• **WHAT YOU ARE ASKED TO DO**:
Below are records; please set down exactly the lines from the first through the one containing "create_clock -name clock -period 2.7".

::: RECORDS SUPPLIED

### config.mk
export PLATFORM = sky130hd
export DESIGN_NAME = receptor_palavra
export DESIGN_NICKNAME = d
export VERILOG_FILES = /design/src/rtl/receptor_pkg.sv /design/src/rtl/contador_timeout.sv /design/src/rtl/receptor_palavra.sv
export SDC_FILE = /design/constraint.sdc
export NUM_CORES = 1
export LEC_CHECK = 0
export CORE_UTILIZATION = 53
export DETAILED_ROUTE_END_ITERATION = 12
export PLACE_DENSITY = 0.78
export SLEW_MARGIN = 10
export SYNTH_ARGS = -nofsm -noshare
export SYNTH_HDL_FRONTEND = slang
export SYNTH_HIERARCHICAL = 1
export SYNTH_SLANG_ARGS = --single-unit
export TNS_END_PERCENT = 50
### constraint.sdc
create_clock -name clock -period 2.7 [get_ports clock]
set_input_delay 0.675 -clock clock [delete_from_list [all_inputs] [get_ports clock]]
set_output_delay 0.675 -clock clock [all_outputs]
set_load 0.1 [all_outputs]
### src/rtl/receptor_pkg.sv
// Shared encodings for the word receiver: FSM state codes and error cause codes.
// Latency: n/a (types and constants only).
// Backpressure: n/a.
package receptor_pkg;

  // FSM state encoding; the 3-bit code is exported on db_estado
  typedef enum logic [2:0] {
    RECEBE  = 3'd0,
    CARREGA = 3'd1,
    FIM     = 3'd2,
    ERRO    = 3'd3
  } estado_t;

  // Cause reported on codigo_erro
  localparam logic [1:0] ERRO_NENHUM   = 2'b00;
  localparam logic [1:0] ERRO_PARIDADE = 2'b01;
  localparam logic [1:0] ERRO_TIMEOUT  = 2'b10;

endpackage

### src/rtl/contador_timeout.sv
// Inter-byte idle counter: counts while enabled, saturates at TIMEOUT_CICLOS and flags expiry.
// Latency: expirou is combinational from the counter register (no extra cycle).
// Backpressure: none; zera has priority over conta, TIMEOUT_CICLOS=0 disables expiry.
module contador_timeout #(
  parameter int TIMEOUT_CICLOS = 50000
) (
  input  logic clock,
  input  logic reset,
  input  logic zera,
  input  logic conta,
  output logic expirou
);

  // A zero timeout would give a zero-width counter; keep one bit so the logic stays legal.
  localparam int CW = (TIMEOUT_CICLOS > 0) ? $clog2(TIMEOUT_CICLOS + 1) : 1;
  localparam logic [CW-1:0] LIMITE = CW'(TIMEOUT_CICLOS);

  logic [CW-1:0] cnt_q, cnt_d;

  // Next count: clear wins, otherwise increment until the limit and hold there.
  always_comb begin
    cnt_d = cnt_q;
    if (zera) begin
      cnt_d = '0;
    end else if (conta && (cnt_q != LIMITE)) begin
      cnt_d = cnt_q + CW'(1);
    end
  end

  // Counter register with synchronous active-low reset.
  always_ff @(posedge clock) begin
    if (!reset) begin
      cnt_q <= '0;
    end else begin
      cnt_q <= cnt_d;
    end
  end

  assign expirou = (TIMEOUT_CICLOS == 0) ? 1'b0 : (cnt_q == LIMITE);

endmodule

### src/rtl/receptor_palavra.sv
// Assembles N_BYTES parity-checked bytes (LSB first) into a word, with inter-byte timeout.
// Latency: pronto and the new dado appear 2 cycles after the last good byte; erro 1 cycle after a bad byte.
// Backpressure: none; bytes arriving while the FSM is in CARREGA/FIM/ERRO are dropped.
module receptor_palavra
  import receptor_pkg::*;
#(
  parameter int N_BYTES        = 2,
  parameter int TIMEOUT_CICLOS = 50000
) (
  input  logic                         clock,
  input  logic                         reset,
  input  logic                         fim_receber,
  input  logic [7:0]                   dado_byte,
  input  logic                         parity_ok,
  output logic [8*N_BYTES-1:0]         dado,
  output logic                         pronto,
  output logic                         erro,
  output logic [1:0]                   codigo_erro,
  output logic [2:0]                   db_estado,
  output logic [$clog2(N_BYTES+1)-1:0] db_indice
);

  localparam int IW = $clog2(N_BYTES + 1);
  localparam logic [IW-1:0] ULTIMO = IW'(N_BYTES - 1);

  estado_t                   estado_q, estado_d;
  logic [IW-1:0]             indice_q, indice_d;
  logic [7:0]                byte_q, byte_d;
  logic [N_BYTES-1:0][7:0]   buffer_q, buffer_d;
  logic [8*N_BYTES-1:0]      dado_q, dado_d;
  logic [1:0]                codigo_q, codigo_d;
  logic                      zera, conta, expirou;

  // Idle time only matters between bytes of a word; any other state or a new byte restarts it.
  assign zera  = (estado_q != RECEBE) || fim_receber;
  assign conta = (estado_q == RECEBE) && (indice_q != '0);

  contador_timeout #(
    .TIMEOUT_CICLOS(TIMEOUT_CICLOS)
  ) u_timeout (
    .clock   (clock),
    .reset   (reset),
    .zera    (zera),
    .conta   (conta),
    .expirou (expirou)
  );

  // FSM next state, datapath next values and the pulse outputs.
  always_comb begin
    estado_d = estado_q;
    indice_d = indice_q;
    byte_d   = byte_q;
    buffer_d = buffer_q;
    dado_d   = dado_q;
    codigo_d = codigo_q;
    pronto   = 1'b0;
    erro     = 1'b0;

    case (estado_q)
      RECEBE: begin
        // A byte in the expiry cycle still wins over the timeout.
        if (fim_receber) begin
          if (parity_ok) begin
            byte_d   = dado_byte;
            estado_d = CARREGA;
          end else begin
            codigo_d = ERRO_PARIDADE;
            estado_d = ERRO;
          end
        end else if (expirou) begin
          codigo_d = ERRO_TIMEOUT;
          estado_d = ERRO;
        end
      end

      CARREGA: begin
        for (int k = 0; k < N_BYTES; k++) begin
          if (indice_q == IW'(k)) begin
            buffer_d[k] = byte_q;
          end
        end
        if (indice_q == ULTIMO) begin
          // dado is loaded from the updated buffer so the last byte lands in the same word.
          dado_d   = buffer_d;
          indice_d = '0;
          codigo_d = ERRO_NENHUM;
          estado_d = FIM;
        end else begin
          indice_d = indice_q + IW'(1);
          estado_d = RECEBE;
        end
      end

      FIM: begin
        pronto   = 1'b1;
        estado_d = RECEBE;
      end

      ERRO: begin
        erro     = 1'b1;
        indice_d = '0;
        buffer_d = '0;
        estado_d = RECEBE;
      end

      default: begin
        estado_d = RECEBE;
      end
    endcase
  end

  // State and datapath registers with synchronous active-low reset.
  always_ff @(posedge clock) begin
    if (!reset) begin
      estado_q <= RECEBE;
      indice_q <= '0;
      byte_q   <= '0;
      buffer_q <= '0;
      dado_q   <= '0;
      codigo_q <= ERRO_NENHUM;
    end else begin
      estado_q <= estado_d;
      indice_q <= indice_d;
      byte_q   <= byte_d;
      buffer_q <= buffer_d;
      dado_q   <= dado_d;
      codigo_q <= codigo_d;
    end
  end

  assign dado        = dado_q;
  assign codigo_erro = codigo_q;
  assign db_estado   = estado_q;
  assign db_indice   = indice_q;

endmodule

Yosys cells after proc, flatten, opt, wreduce, memory -nomap -nowiden
Cells that the tools add are included.

Multiplexer cells: 17. Equality and inequality tests: 9. Bitwise operators: 1. $add $sub $neg: 2. Reduce and logical (&&, ||, !) cells: 13.

Operator list (count): $pmux W16 S2 (1); $add A16 B1 Y16 const B (1); $eq A16 B16 Y1 const B (1); $mux W8 (2); $ne A16 B16 Y1 const B (1); $mux W2 (7); $pmux W2 S2 (2); $eq A3 B2 Y1 const B (2); $mux W3 (2); $ne A3 B3 Y1 const B (2); $pmux W3 S2 (1); $reduce_bool A2 Y1 (3); $reduce_and A4 Y1 (1); $eq A3 B1 Y1 const B (1); $logic_not A3 Y1 (1); $reduce_and A3 Y1 (1); $reduce_bool A3 Y1 (1); $add A2 B1 Y2 const B (1); $eq A2 B1 Y1 const B (1); $logic_and A1 B1 Y1 (2); $logic_not A2 Y1 (1); $mux W1 (2); $ne A2 B2 Y1 const B (1); $reduce_and A2 Y1 (1); 3 further kinds (3).

Register bits: 63. Logic and storage cells: 50. Bits of input ports: 12.

Longest topological paths before layout
Gate-level depths: netlist of the first run.

Word-level depth: 4. Depth in mapped cells: 9. Gate-level depth less buffers: 7.

Cells and area by module
Netlist of the first run, hierarchy kept.

By module, submodules not included: receptor_palavra (area each 1676.6 um^2, sequential area each 760.7 um^2, times used 1, cells an instance 177); contador_timeout (area each 907.1 um^2, sequential area each 320.3 um^2, times used 1, cells an instance 107).

Worst setup path after synthesis of the first run
Ideal clock, no wire load.

Kind: register to output. Start point: register estado_q[1], in the netlist db_estado[1]. End point: output pronto. Data required time: 2.025 ns. Buffers on the path: 2. Setup slack: -0.857 ns. Cell stages (with the launch flop): 4. Arrival: 2.882 ns. Cell sequence: dfxtp_1 > clkbuf_1 > buf_2 > nor2b_1.

Word-level cells in the longest chain between the ends: 2.

RTL lines: start, declared (RTL line receptor_palavra.sv:26) `estado_t estado_q, estado_d;`; start signal, assigned (RTL line receptor_palavra.sv:122) `estado_q <= estado_d;`; $eq A3 B2 Y1 (RTL line receptor_palavra.sv:59) `case (estado_q)`; $mux W1 (RTL line receptor_palavra.sv:59); end, declared (RTL line receptor_palavra.sv:16) `output logic pronto,`.

Every way passes these cells.

Worst setup path in the final report of the first run
Start point: input fim_receber. End point: register u_timeout.cnt_q[0].

Word-level cells in the longest chain between the ends: 2.

RTL lines: start, declared (RTL line receptor_palavra.sv:12) `input logic fim_receber,`; $logic_or A1 B1 Y1 (RTL line receptor_palavra.sv:35) `assign zera = (estado_q != RECEBE) || fim_receber;`; net zera (RTL line receptor_palavra.sv:32) `logic zera, conta, expirou;`; $reduce_or A2 Y1 (no line); end signal, assigned (RTL line contador_timeout.sv:35) `cnt_q <= cnt_d;`; end, declared (RTL line contador_timeout.sv:18) `logic [CW-1:0] cnt_q, cnt_d;`.

The timed path passes the listed nets, and every way through them passes these cells. A chain may end at the register's enable or synchronous reset.

==> results of run 1 <==
-- metal layers --
layer / GRT usage / wire [µm]
met1: 0.3257 / 2804
met2: 0.2893 / 2186
met3: 0.05204 / 201
met4: 0.06754 / 48
met5: 0 / 0
-- metrics by stage --
| stage | TNS (ps) | setup WS [ps] | hold slack, ps | instance area [µm²] |
|---|---|---|---|---|
| after floorplan | -33.91 | -33.91 | 437.1 | 2592 |
| after global placement | 0 | 344.2 | 448.9 | 2948 |
| after detailed placement | 0 | 268.3 | 449.1 | 2948 |
| after CTS | 0 | 583.1 | 461.8 | 3055 |
| after global routing | 0 | 469.2 | 495.7 | 3055 |
| final | 0 | 570.8 | 458.7 | 3055 |
-- cell usage in the layout (no fill, tap or decap), types with 4 or more instances in the layout --
cell | synthesis | routed
nor3b_1 | 6 | 6
and3_1 | 4 | 4
o31a_1 | 6 | 6
buf_4 | 1 | 27
nand2_1 | 44 | 44
a21oi_1 | 6 | 6
clkbuf_8 | 0 | 5
nor2_1 | 14 | 14
and4b_1 | 8 | 8
a21boi_0 | 18 | 18
clkdlybuf4s50_1 | 0 | 11
mux2i_1 | 12 | 12
buf_12 | 0 | 4
nor2b_1 | 14 | 13
dfxtp_1 | 54 | 53
nand4_1 | 7 | 7
-- critical path, cell delays in order --
cell             delay (ps)
clkdlybuf4s50_1         500
or3_1                   350
nand2b_1                350
a211oi_1                360
a31o_2                  140
-- sequential cells by signal, indices dropped and copies added (netlist names) --
name and flops:
dado 16, codigo_erro 2, db_indice 2, db_estado 2, byte_q 8, u_timeout/cnt_q 16
buffer_q 8
-- power by group through the flow --
| stage | clock (mW) | sequential (mW) | combinational (mW) |
|---|---|---|---|
| global route | 0.578 | 0.845 | 0.325 |
| CTS | 0.543 | 0.841 | 0.308 |
| global placement | 0 | 0.859 | 0.305 |
| floorplan | 0 | 0.918 | 0.164 |
| detailed placement | 0 | 0.860 | 0.307 |
| finish | 0.533 | 0.841 | 0.307 |
-- cells by family after synthesis --
logic type,count (synthesis)
buffers and inverters,26
multiplexers,12
AND/OR/NAND/NOR,134
adder cells (fa/ha/maj),2
XOR/XNOR,6
flip-flops,54
AO/OA/AOI/OAI,49
other,1
-- worst min path at each step --
stage                         startpoint        endpoint  slack, ps  depth (start not counted)
after CTS                 codigo_erro[0]  codigo_erro[0]        460                          2
after detailed placement  codigo_erro[0]  codigo_erro[0]        450                          2
after global placement    codigo_erro[0]  codigo_erro[0]        450                          2
final                     codigo_erro[0]  codigo_erro[0]        460                          2
after global routing            dado[12]        dado[12]        500                          2
after floorplan              buffer_q[7]         dado[7]        440                          2
-- cell type report --
cell class	instances	area [µm²]	share of cell area
clock buffer	5	68.82	0.02252
clock inverter	2	38.79	0.01269
inverter	3	11.26	0.003686
multi-input combinational	204	1394	0.4562
sequential	54	1082	0.3542
tap	54	67.56	0.02211
timing repair buffer	42	392.9	0.1286
==> results.py, run 1 <==
metrics = {
    "cells_and_area": {
        "antenna_cells": 0,
        "post-route-util": 0.6512,
        "drive_gt1_frac": 0.1645,
        "layout.nets": 324,
        "area_growth_pct": 18.26,
        "finalNonFillerCells": 364,
        "fillers": 399,
    },
    "route": {
        "wl_mm": 5.240,
        "vias": 2052,
        "drc": 0,
        "drtAntennaViolNets": 0,
        "avgRoutedWirePerCell_um": 14.40,
        "viasPerCell": 5.637,
        "drt_iter0_drc": 130,
        "drt_first_pass_iters": 4,
    },
    "clocking": {
        "cts.root.buffer_cell": "clkbuf_8",
        "cts_tree": "done",
        "clock-sinks": 54,
        "cts_buffer_depth": 2,
        "cts_hold_buf": 0,
        "htreeDepth": 2,
        "post_cts_buffers": 0,
        "clkLatencyLatePin_ps": 310,
        "cts_repair_resize_count": 0,
        "cts_buffers": 5,
        "clkSlewWorstSetupHoldPaths_ps": 90,
    },
    "worst_setup_path": {
        "start_kind": "input pin",
        "rr_endpoint": "u_timeout/cnt_q[9]",
        "r2r_cells": 7,
        "critPathRequiredTime_ps": 2950,
        "rr_startpoint": "db_indice[1]",
        "path_class": "input pin to flop",
        "worstPathMaxFanout": 12,
        "setup.worst_path.start": "fim_receber",
        "arrival_ps": 2380,
        "end_kind": "flop",
        "cp-endpoint": "u_timeout/cnt_q[0]",
        "r2r_slack_ps": 660,
    },
    "logic_synthesis": {
        "yosysSeqAreaShare": 0.4184,
        "synth_edf_count": 0,
        "synthesis.area_um2": 2584,
        "yosysUniqueCellTypes": 53,
        "synthTopCellsByArea": "dfxtp_1, nand2_1, a21boi_0",
        "synth_top_family_by_area": "simple AND/OR/NAND/NOR gates",
        "synth_mux_area_frac": 0.04649,
        "synthDominantCellAreaShare": 0.4184,
        "syn_avg_cell_area_um2": 9.098,
        "yosysMostFrequentCell": "dfxtp_1",
        "ys_warn_count": 6,
        "async_flop_share": 0,
        "synth-xor-area-share": 0.02034,
        "synth-simple-area-share": 0.3090,
        "synth_top_cell_by_area": "dfxtp_1",
        "syn_nets": 298,
        "synth.ff_latch_count": 54,
        "synth_compound_area_frac": 0.1453,
        "postSynthCellCount": 284,
        "synth_fa_ha_area_frac": 0.009685,
        "synth_common_cells": "dfxtp_1, nand2_1, a21boi_0",
        "synth_ff_type": "dfxtp_1",
    },
    "sta": {
        "maxSlewHeadroom": 0.4715,
        "finalMaxSlewViolations": 0,
        "hold_viol": 0,
        "rsz0062_at_grt": "no",
        "min_period_over_period": 0.7886,
        "tightest_slew_ps": 789.8,
        "setup_viol": 0,
        "finalCriticalPeriod_ps": 2129,
        "final.setup_skew_ps": 9.079,
        "fmax_mhz": 469.6,
    },
    "worst_hold_path": {
        "hp-class": "flop to flop",
    },
    "placement": {
        "place_inst": 357,
        "portBuffers": 35,
        "gp_congestion": 0.8379,
        "dpl.hpwl_mm": 3.678,
    },
    "die": {
        "start_util": 0.5507,
        "coreArea_um2": 4692,
        "die_h_um": 71.82,
        "ioPinCount": 37,
        "num_rows": 25,
        "dieArea_um2": 5158,
        "die_w_um": 71.82,
    },
    "power": {
        "p_sw_mw": 0.4802,
        "switching_share": 0.2856,
        "p_leak_nw": 1.158,
        "power_density_nw_per_um2": 550.4,
        "power.internal_mw": 1.201,
        "combPwrFrac": 0.183,
        "finalPower_mw": 1.682,
        "peakVddDrop_uv": 326.7,
        "p_seq_frac": 0.500,
        "clockPowerShare": 0.317,
    },
    "global_route": {
        "grt_pass1_wl_mm": 8.597,
        "grt-ovfl-total": 0,
        "grt_max_degree": 41,
        "grt_util_all_layers": 0.2123,
        "first_global_vias": 1789,
        "antenna_found_initial": 0,
    },
    "outcome": {
        "outcome": "complete, no violations",
    },
    "job": {
        "maxCapViolations": 0,
    },
}
Power figures use the tool's default switching activity.
==> run 2: changes to the inputs <==
==> constraint.sdc (replaced) <==
create_clock -name clock -period 2.15 [get_ports clock]
set_input_delay 0.5375 -clock clock [delete_from_list [all_inputs] [get_ports clock]]
set_output_delay 0.5375 -clock clock [all_outputs]
set_load 0.1 [all_outputs]
==> run 2 against run 1 <==
Against the previous run:
- critical path depth up 2
- sequential power is 24% higher
- clock power rose by 27%
- worst hold slack gained 4.1 ps
- first-iteration DRC count grew 13%
- register-to-register slack got worse by 390 ps
- non-clock buffer count up 5
- power increased by 27%
- count of clock-buffer cells in the layout is 1 higher
- sequential cell count did not move
- critical endpoint is now u_timeout/cnt_q[9]
==> results.py, run 2 (synthesized netlist as in run 1, its figures left out) <==
metrics = {
    "outcome": {
        "outcome": "complete, no violations",
    },
    "worst_setup_path": {
        "cp-endpoint": "u_timeout/cnt_q[9]",
        "arrival_ps": 2080,
        "start_kind": "flop",
        "cp.depth": 7,
        "path_class": "flop to flop",
        "crit_top_cell": "nor3_1",
        "rr_startpoint": "db_indice[0]",
        "r2r_cells": 7,
        "setup.worst_path.start": "db_indice[0]",
        "cp_num_buf_inv": 1,
        "end_kind": "flop",
        "r2r_slack_ps": 270,
        "crit_chain": "nor2_1 -> nor3_1 -> buf_4 -> nand3_1 -> nor3_1 -> a21oi_1 -> a31o_2",
        "rr_endpoint": "u_timeout/cnt_q[9]",
        "critPathSlowestCell": "nor3_1",
        "worstPathMaxFanout": 11,
        "critPathTopFamily": "simple AND/OR/NAND/NOR gates",
        "critPathRequiredTime_ps": 2360,
        "critPathMaxStageDelay_ps": 420,
    },
    "sta": {
        "hold_viol": 0,
        "finalCriticalPeriod_ps": 1879,
        "tightest_slew_ps": 530.5,
        "final.setup_skew_ps": 10.59,
        "layout_setup_ws_ps": 271.2,
        "setup_viol": 0,
        "maxSlewHeadroom": 0.6436,
        "min_period_over_period": 0.8739,
        "rsz0062_at_grt": "no",
        "finalMaxSlewViolations": 0,
        "fmax_mhz": 532.3,
    },
    "route": {
        "viasPerCell": 5.638,
        "avgRoutedWirePerCell_um": 14.11,
        "vias": 2086,
        "drt_first_pass_iters": 4,
        "drc": 0,
        "drt_iter0_drc": 147,
        "wl_mm": 5.219,
        "drtAntennaViolNets": 0,
    },
    "clocking": {
        "cts_repair_resize_count": 0,
        "clkSlewWorstSetupHoldPaths_ps": 100,
        "clkLatencyLatePin_ps": 310,
        "cts_tree": "done",
        "htreeDepth": 2,
        "post_cts_buffers": 0,
        "cts_buffers": 5,
        "cts.root.buffer_cell": "clkbuf_8",
        "clock-sinks": 54,
        "cts_buffer_depth": 2,
        "cts_hold_buf": 0,
    },
    "global_route": {
        "grt-ovfl-total": 0,
        "grt_pass1_wl_mm": 8.804,
        "grt_max_degree": 41,
        "antenna_found_initial": 0,
        "grt_util_all_layers": 0.2174,
        "first_global_vias": 1801,
    },
    "worst_hold_path": {
        "hp-class": "flop to flop",
    },
    "die": {
        "start_util": 0.5507,
        "die_w_um": 71.82,
        "die_h_um": 71.82,
        "coreArea_um2": 4692,
        "dieArea_um2": 5158,
        "num_rows": 25,
        "ioPinCount": 37,
    },
    "placement": {
        "dpl.hpwl_mm": 3.610,
        "place_inst": 362,
        "gp_congestion": 0.8757,
        "portBuffers": 35,
        "preCtsSetupSlack_ps": 5.443,
    },
    "cells_and_area": {
        "seq_area_um2": 1091,
        "drive_gt1_frac": 0.1835,
        "finalNonFillerCells": 370,
        "layout.nets": 329,
        "final_common_cell": "dfxtp_1",
        "multi_input_area_um2": 1389,
        "fillers": 368,
        "layout_common_cells": "dfxtp_1, nand2_1, buf_4",
        "area_growth_pct": 20.00,
        "post-route-util": 0.6608,
        "antenna_cells": 0,
    },
    "job": {
        "maxCapViolations": 0,
    },
    "power": {
        "power_density_nw_per_um2": 688.6,
        "finalPower_mw": 2.135,
        "peakVddDrop_uv": 373.5,
        "p_leak_nw": 1.182,
    },
}
[run 2: layer usage]
layer	global-route usage	routed length, µm	part of all wire
met3	0.04360	275	0.053
met2	0.3124	2194	0.42
met1	0.3236	2677	0.51
met5	0	0	0
met4	0.07407	71	0.014
[run 2: worst register-to-register path, stage by stage, from the launching register on]
cell and delay [ps]:
dfxtp_4 400, nor2_1 60, nor3_1 420, buf_4 280
nand3_1 90, nor3_1 210, a21oi_1 100, a31o_2 220
[run 2: final cells by class]
cell class / instances / area share
flip-flops and latches: 54 / 0.3519
multi-input cells: 204 / 0.4479
well taps: 54 / 0.02179
inverters: 3 / 0.003632
clock buffers: 6 / 0.02341
clock inverters: 2 / 0.01251
repair buffers: 47 / 0.1388
[run 2: through the flow]
step / area [µm²] / TNS, ps / hold WS (ps)
6_report: 3100 / 0 / 462.8
5_1_grt: 3100 / 0 / 473.4
4_1_cts: 3100 / 0 / 466.5
3_5_place_dp: 2989 / 0 / 447.0
3_3_place_gp: 2989 / 0 / 450.9
2_1_floorplan: 2603 / -102.9 / 437.1
[run 2: worst min-delay path by stage]
stage                         startpoint             end  cells after the start
after CTS                 codigo_erro[1]  codigo_erro[1]                      2
final                        buffer_q[0]         dado[0]                      2
after floorplan              buffer_q[7]         dado[7]                      2
after global routing      codigo_erro[1]  codigo_erro[1]                      2
after detailed placement  codigo_erro[1]  codigo_erro[1]                      2
after global placement    codigo_erro[1]  codigo_erro[1]                      2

::::::

• **RESPONSE AREA**:
### config.mk
export PLATFORM = sky130hd
export DESIGN_NAME = receptor_palavra
export DESIGN_NICKNAME = d
export VERILOG_FILES = /design/src/rtl/receptor_pkg.sv /design/src/rtl/contador_timeout.sv /design/src/rtl/receptor_palavra.sv
export SDC_FILE = /design/constraint.sdc
export NUM_CORES = 1
export LEC_CHECK = 0
export CORE_UTILIZATION = 53
export DETAILED_ROUTE_END_ITERATION = 12
export PLACE_DENSITY = 0.78
export SLEW_MARGIN = 10
export SYNTH_ARGS = -nofsm -noshare
export SYNTH_HDL_FRONTEND = slang
export SYNTH_HIERARCHICAL = 1
export SYNTH_SLANG_ARGS = --single-unit
export TNS_END_PERCENT = 50
### constraint.sdc
create_clock -name clock -period 2.7 [get_ports clock]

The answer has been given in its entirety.